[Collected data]
++++++++
Context: an optimization exercise on an open-source flow, tuned for small area and a short achievable clock period. The choices shown serve that exercise and are no tape-out recipe.
In this exercise RTL edits were held to simulation tests only and were not proved equivalent to the original.
Power and IR drop assume default switching activity.

==> flow/design.v <==
module wavegen (
    input  wire        clk,
    input  wire        rst,             
    input  wire [7:0]  cmd,
    input  wire        cmd_valid,
    output wire        cmd_ready,
    output reg         pin,
    output wire        running,
    output wire [31:0] freq_out,
    output wire [31:0] inc_out,
    output wire [7:0]  duty_high_out,
    output wire [7:0]  duty_low_out
);
    localparam [20:0] F_MAX = 21'd1_250_000;   
    localparam [34:0] NUM   = 35'd1_562_500;   
    reg [20:0] freq8;        
    reg        inc_sel;
    reg [3:0]  duty_j;       
    reg        run;
    reg        ready;
    reg [20:0] rem_r;        
    reg [13:0] quo;          
    reg [3:0]  dcnt;         
    reg [13:0] clkdiv_m1;    
    reg [13:0] tick_cnt;
    reg [3:0]  pattern_j;
    reg [3:0]  fq0, fq1, fq2, fq3;   
    reg [2:0]  fifo_cnt;
    reg [3:0]  cur_j;
    reg [3:0]  osr_rem;
    wire [11:0] lo_is, lo_il, lo_ds, lo_dl;
    wavegen_addk #(.W(11), .K(11'd125),  .SUB(0)) u_is (.a(freq8[10:0]), .s(lo_is));
    wavegen_addk #(.W(11), .K(11'd1250), .SUB(0)) u_il (.a(freq8[10:0]), .s(lo_il));
    wavegen_addk #(.W(11), .K(11'd125),  .SUB(1)) u_ds (.a(freq8[10:0]), .s(lo_ds));
    wavegen_addk #(.W(11), .K(11'd1250), .SUB(1)) u_dl (.a(freq8[10:0]), .s(lo_dl));
    wire [9:0]  hi_p, hi_m;
    assign hi_p[0] = 1'b1;
    assign hi_m[0] = 1'b1;
    genvar gi;
    generate
        for (gi = 1; gi < 10; gi = gi + 1) begin : g_hi
            assign hi_p[gi] = hi_p[gi-1] &  freq8[10+gi];
            assign hi_m[gi] = hi_m[gi-1] & !freq8[10+gi];
        end
    endgenerate
    wire [3:0] sat = {freq8[20:8] < 13'd5,
                      freq8[20:7] == 14'd0,
                      freq8[20:9] >= 12'd2439,
                      &(freq8 | ~F_MAX)};
    wire [21:0] rem2 = {rem_r, quo[13]};
    wire [21:0] flip;            
    wire        qbit;            
    wavegen_sub22 u_div (.a(rem2), .b({1'b0, freq8}), .x(flip), .nb(qbit));
    wire        dload = !ready && dcnt == 4'd14;
    wire        dstep = !ready && dcnt[3:1] != 3'b111;    
    always @(posedge clk) begin
        if (dload) begin
            rem_r <= NUM[34:14];
            quo   <= NUM[13:0];
        end else begin
            rem_r <= rem2[20:0] ^ ({21{qbit}} & flip[20:0]);
            if (dstep)
                quo <= {quo[12:0], qbit};
        end
    end
    wire [3:0] j_step = (duty_j == 4'd9) ? 4'd1 : duty_j + 4'd1;
    wire [5:0] dh = (duty_j == 4'd1) ? 6'd5  : (duty_j == 4'd2) ? 6'd10 :
                    (duty_j == 4'd3) ? 6'd15 : (duty_j == 4'd4) ? 6'd20 :
                    (duty_j == 4'd5) ? 6'd25 : (duty_j == 4'd6) ? 6'd30 :
                    (duty_j == 4'd7) ? 6'd35 : (duty_j == 4'd8) ? 6'd40 : 6'd45;
    wire [5:0] dl = (duty_j == 4'd1) ? 6'd45 : (duty_j == 4'd2) ? 6'd40 :
                    (duty_j == 4'd3) ? 6'd35 : (duty_j == 4'd4) ? 6'd30 :
                    (duty_j == 4'd5) ? 6'd25 : (duty_j == 4'd6) ? 6'd20 :
                    (duty_j == 4'd7) ? 6'd15 : (duty_j == 4'd8) ? 6'd10 : 6'd5;
    wire tz   = tk_b;               
    wire [13:0] tick_dec;
    wire        tk_b;
    wavegen_addk #(.W(14), .K(14'd1), .SUB(1)) u_tk (.a(tick_cnt), .s({tk_b, tick_dec}));
    wire rz   = (osr_rem == 4'd0);
    wire pull = tz & rz;
    wire push = !fifo_cnt[2];
    reg [3:0] head;
    always @(*) begin
        case (fifo_cnt[1:0])
            2'd3:    head = fq1;
            2'd2:    head = fq2;
            2'd1:    head = fq3;
            default: head = fq0;
        endcase
    end
    wire pin_tick = rz ? 1'b0 : (osr_rem <= cur_j);
    always @(posedge clk) begin
        if (!run) begin
            tick_cnt <= clkdiv_m1;
            osr_rem  <= 4'd0;
            fifo_cnt <= 3'd0;
        end else begin
            tick_cnt <= tz ? clkdiv_m1 : tick_dec;
            if (tz)
                osr_rem <= rz ? 4'd9 : osr_rem - 4'd1;
            if (push && !pull)
                fifo_cnt <= fifo_cnt + 3'd1;
            else if (pull && !push)
                fifo_cnt <= fifo_cnt - 3'd1;
        end
        if (pull)
            cur_j <= head;
        if (push) begin
            fq3 <= pattern_j;
            fq2 <= fq3;
            fq1 <= fq2;
            fq0 <= fq1;
        end
    end
    wire [20:0] freq8_d;
    wire        inc_sel_d, run_d, ready_d, pin_d, div_load;
    wire [3:0]  duty_j_d;
    wire [3:0]  dcnt_d;
    wavegen_late u_late (
        .rst(rst), .cmd(cmd), .cmd_valid(cmd_valid),
        .ready(ready), .run(run), .pin(pin), .inc_sel(inc_sel),
        .freq8(freq8), .lo_is(lo_is), .lo_il(lo_il), .lo_ds(lo_ds), .lo_dl(lo_dl),
        .hi_p(hi_p), .hi_m(hi_m), .sat(sat),
        .duty_j(duty_j), .j_step(j_step),
        .dcnt(dcnt), .tz(tz), .pin_tick(pin_tick),
        .freq8_d(freq8_d), .inc_sel_d(inc_sel_d), .duty_j_d(duty_j_d),
        .run_d(run_d), .ready_d(ready_d), .dcnt_d(dcnt_d), .pin_d(pin_d),
        .div_load(div_load)
    );
    always @(posedge clk) begin
        freq8   <= freq8_d;
        inc_sel <= inc_sel_d;
        duty_j  <= duty_j_d;
        run     <= run_d;
        ready   <= ready_d;
        dcnt    <= dcnt_d;
        pin     <= pin_d;
        if (div_load) begin
            clkdiv_m1 <= quo;
            pattern_j <= duty_j;
        end
    end
    assign cmd_ready     = ready;
    assign running       = run;
    assign freq_out      = {8'd0, freq8, 3'd0};
    assign inc_out       = inc_sel ? 32'd10_000 : 32'd1_000;
    assign duty_high_out = {1'b0, dh, 1'b0};
    assign duty_low_out  = {1'b0, dl, 1'b0};
endmodule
++++++++
# [Instructions to follow]
I need exact copies of the lines from the one holding "32'd10_000 : 32'd1_000;" through the end of the records above, and nothing beyond them.

# [Your response]
    assign inc_out       = inc_sel ? 32'd10_000 : 32'd1_000;
    assign duty_high_out = {1'b0, dh, 1'b0};
    assign duty_low_out  = {1'b0, dl, 1'b0};
endmodule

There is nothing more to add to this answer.